Oxycodone
Oxycodone pills, pictured March 23, 2016, in Norwich, CT, were sent to a woman instead of the yoga mat she ordered. Getty Images

A Rock Hill, South Carolina, woman received a package of oxycodone pills in the mail by mistake Saturday. The recipient was expecting to find a yoga mat she ordered from Walmart, but she found more than 20,000 pills of illegal oxycodone instead.

The pills were reportedly meant to be mailed to the woman's vacant condominium, but the mailman knew she had moved. The street name was misspelled on the label, but the mailman thought it was a mistake, The Herald reported Monday.

The package was later rerouted to the woman's new address. The recipient of the pills, who remains unidentified, reportedly called the police moments after her discovery. The oxycodone pills' street value amounted out to $400,000, Cox Media affiliate WSOC reported Monday. The package contained two large bags with roughly 10,000 pills inside each, with each individual pill valued at $20.

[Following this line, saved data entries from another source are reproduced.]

$ cat config.mk
export PLATFORM = sky130hd
export DESIGN_NAME = bcd_conv_sched_flat
export DESIGN_NICKNAME = d
export VERILOG_FILES = /design/src/rtl/bcd_conv_sched_if.sv /design/src/rtl/bcd_conv_sched.sv /design/src/flat_wrapper.sv
export SDC_FILE = /design/constraint.sdc
export NUM_CORES = 1
export LEC_CHECK = 0
export CAP_MARGIN = 20
export CORE_ASPECT_RATIO = 1.25
export CORE_MARGIN = 2
export CORE_UTILIZATION = 35
export DETAILED_ROUTE_END_ITERATION = 7
export PLACE_DENSITY = 0.62
export SETUP_SLACK_MARGIN = 0.2
export SLEW_MARGIN = 20
export SYNTH_ARGS = -nofsm -noshare
export SYNTH_HDL_FRONTEND = slang
export SYNTH_SLANG_ARGS = --single-unit
$ cat constraint.sdc
create_clock -name clk -period 2.3 [get_ports clk]
set_clock_uncertainty 0.05 [all_clocks]
set_input_delay 0.345 -clock clk [delete_from_list [all_inputs] [get_ports clk]]
set_output_delay 0.345 -clock clk [all_outputs]
set_load 0.01 [all_outputs]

The Rock Hill Police Department (RHPD) claim the pills are being qualified as mostly counterfeit. The oxycodone, which was mailed from California, was likely pressed from powder into pills in Mexico.

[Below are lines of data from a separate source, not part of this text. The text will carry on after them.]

[src/rtl/pkt_wr_buf_if.sv]
// Valid/ready word stream feeding the packet write buffer.
interface pkt_wr_buf_if;
    import pkt_wr_buf_pkg::*;

    logic                  in_valid;
    logic                  in_ready;
    logic [DATA_WIDTH-1:0] in_data;
    logic                  in_last;

    modport master (output in_valid, output in_data, output in_last, input in_ready);
    modport slave  (input in_valid, input in_data, input in_last, output in_ready);

endinterface

[src/rtl/pkt_dpram.sv]
// 1-write/1-read packet memory; registered read returns old data when
// the same word is written in the same cycle.
module pkt_dpram
    import pkt_wr_buf_pkg::*;
(
    input  logic                  clk,
    input  logic                  rst,
    input  logic                  i_we,
    input  logic [PTR_W-1:0]      i_waddr,
    input  logic [DATA_WIDTH-1:0] i_wdata,
    input  logic [PTR_W-1:0]      i_raddr,
    output logic [DATA_WIDTH-1:0] o_rdata
);

    logic [DATA_WIDTH-1:0] r_mem [DEPTH];
    logic [DATA_WIDTH-1:0] r_rdata;

    // Storage is never reset so it can map onto a RAM macro.
    always_ff @(posedge clk) begin
        if (i_we) begin
            r_mem[i_waddr] <= i_wdata;
        end
    end

    always_ff @(posedge clk) begin
        if (rst == RST_ENABLED) begin
            r_rdata <= ZERO_WORD;
        end else begin
            r_rdata <= r_mem[i_raddr];
        end
    end

    assign o_rdata = r_rdata;

endmodule

[src/rtl/pkt_wr_buf.sv]
// Packet write buffer: stores one packet of up to DEPTH words, clears the
// checksum field on the way in and holds the packet until released.
//
//   state | meaning
//   IDLE  | empty, waiting for word 0
//   RECV  | storing words 1..DEPTH-1
//   HOLD  | packet stored, reader owns the buffer until i_release
//   DROP  | packet too long, swallowing words until in_last
module pkt_wr_buf
    import pkt_wr_buf_pkg::*;
(
    input  logic                  clk,
    input  logic                  rst,
    pkt_wr_buf_if.slave           s_in,
    input  logic                  i_release,
    output logic                  o_pkt_done,
    output logic                  o_pkt_err,
    output logic [LEN_W-1:0]      o_pkt_len,
    output logic                  o_busy,
    input  logic [ADDR_WIDTH-1:0] i_addr,
    output logic [DATA_WIDTH-1:0] o_data
);

    pktw_state_t           r_state;
    pktw_state_t           w_state_nxt;
    logic [PTR_W-1:0]      r_wr_ptr;
    logic [PTR_W-1:0]      w_wr_ptr_nxt;
    logic [LEN_W-1:0]      r_pkt_len;
    logic [LEN_W-1:0]      w_pkt_len_nxt;
    logic                  r_in_ready;
    logic                  r_pkt_done;
    logic                  r_pkt_err;
    logic                  w_xfer;
    logic                  w_we;
    logic [PTR_W-1:0]      w_waddr;
    logic [DATA_WIDTH-1:0] w_wdata;
    logic                  w_busy;
    logic                  w_addr_unused;

    assign w_xfer = s_in.in_valid & r_in_ready;

    always_ff @(posedge clk) begin
        if (rst == RST_ENABLED) begin
            r_state    <= PKTW_IDLE;
            r_wr_ptr   <= '0;
            r_pkt_len  <= '0;
            r_in_ready <= 1'b0;
            r_pkt_done <= 1'b0;
            r_pkt_err  <= 1'b0;
        end else begin
            r_state    <= w_state_nxt;
            r_wr_ptr   <= w_wr_ptr_nxt;
            r_pkt_len  <= w_pkt_len_nxt;
            r_in_ready <= (w_state_nxt != PKTW_HOLD);
            r_pkt_done <= (w_state_nxt == PKTW_HOLD) && (r_state != PKTW_HOLD);
            r_pkt_err  <= (r_state == PKTW_DROP) && (w_state_nxt == PKTW_IDLE);
        end
    end

    always_comb begin
        w_state_nxt   = r_state;
        w_wr_ptr_nxt  = r_wr_ptr;
        w_pkt_len_nxt = r_pkt_len;
        case (r_state)
            PKTW_IDLE: begin
                if (w_xfer) begin
                    w_wr_ptr_nxt = PTR_W'(1);
                    if (s_in.in_last) begin
                        w_state_nxt   = PKTW_HOLD;
                        w_pkt_len_nxt = LEN_W'(1);
                    end else begin
                        w_state_nxt = PKTW_RECV;
                    end
                end
            end
            PKTW_RECV: begin
                if (w_xfer) begin
                    w_wr_ptr_nxt = r_wr_ptr + PTR_W'(1);
                    if (s_in.in_last) begin
                        w_state_nxt   = PKTW_HOLD;
                        w_pkt_len_nxt = {1'b0, r_wr_ptr} + LEN_W'(1);
                    end else if (r_wr_ptr == PTR_W'(DEPTH - 1)) begin
                        w_state_nxt = PKTW_DROP;
                    end
                end
            end
            PKTW_HOLD: begin
                if (i_release) begin
                    w_state_nxt  = PKTW_IDLE;
                    w_wr_ptr_nxt = '0;
                end
            end
            PKTW_DROP: begin
                if (w_xfer && s_in.in_last) begin
                    w_state_nxt  = PKTW_IDLE;
                    w_wr_ptr_nxt = '0;
                end
            end
            default: begin
                w_state_nxt  = PKTW_IDLE;
                w_wr_ptr_nxt = '0;
            end
        endcase
    end

    always_comb begin
        w_busy  = (r_state == PKTW_RECV) || (r_state == PKTW_HOLD);
        w_we    = w_xfer && ((r_state == PKTW_IDLE) || (r_state == PKTW_RECV));
        w_waddr = (r_state == PKTW_IDLE) ? '0 : r_wr_ptr;
        w_wdata = s_in.in_data;
        if (w_waddr == PTR_W'(CSUM_WORD)) begin
            w_wdata = clear_csum(s_in.in_data);
        end
    end

    pkt_dpram u_dpram (
        .clk     (clk),
        .rst     (rst),
        .i_we    (w_we),
        .i_waddr (w_waddr),
        .i_wdata (w_wdata),
        .i_raddr (i_addr[2 +: PTR_W]),
        .o_rdata (o_data)
    );

    // Byte lanes within a word are not addressable on the read port.
    assign w_addr_unused = ^i_addr[1:0];

    assign s_in.in_ready = r_in_ready;
    assign o_pkt_done    = r_pkt_done;
    assign o_pkt_err     = r_pkt_err;
    assign o_pkt_len     = r_pkt_len;
    assign o_busy        = w_busy;

endmodule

"Vacant apartments, homes where people are gone to work for the day and someone's sitting outside tracking the package, waiting for the trucks to make the delivery," Marvin Brown, a drug unit commander for the RHPD, told WSOC Monday. "Most of this is counterfeit and it comes from other countries and it’s being shipped in."

Local law enforcement is investigating where the package was originally intended to be delivered.

Search and seizure is a right under the Fourth Amendment that protects the examination of letters and packages. Sending drugs through the mail, however, is a federal offense. However, felony charges will only be brought against violators if there is considerable evidence that proves the individual is guilty of the action.

South Carolina law details what makes the practice punishable under its Code of Law.

"A person must not be convicted of a criminal offense under this section unless it is shown by clear and convincing evidence that the drug, pharmaceutical preparation, chemical, chemical compound, or device would not have been obtained but for the fraud, deceit, misrepresentation, subterfuge, forgery, alteration, falsification, concealment, or other prohibited act allegedly practiced by the accused," South Carolina's Code of Law states.

Postal inspectors can request to obtain a search warrant if they suspect that the contents of the package may prove to be in violation of federal law.

The U.S. mail system is a common method for drugs, especially marijuana, to be delivered in small quantities, according to a January report from the San Diego Union-Tribune. Despite the legalization recreational marijuana in states like California, the delivery of drugs by mail remains illegal.

"[Drug dealers] are sending drugs through the domestic postal service in packages that are not required to provide the same electronic data that they would have to provide if they sent them through a private express carrier like FedEx, UPS and DHL," Tom Ridge, a former Homeland Security secretary and Pennsylvania governor, told Fox Business in April. "China is the major culprit. It’s open season there. Just send it through your postal service and chances are it will get through without detection."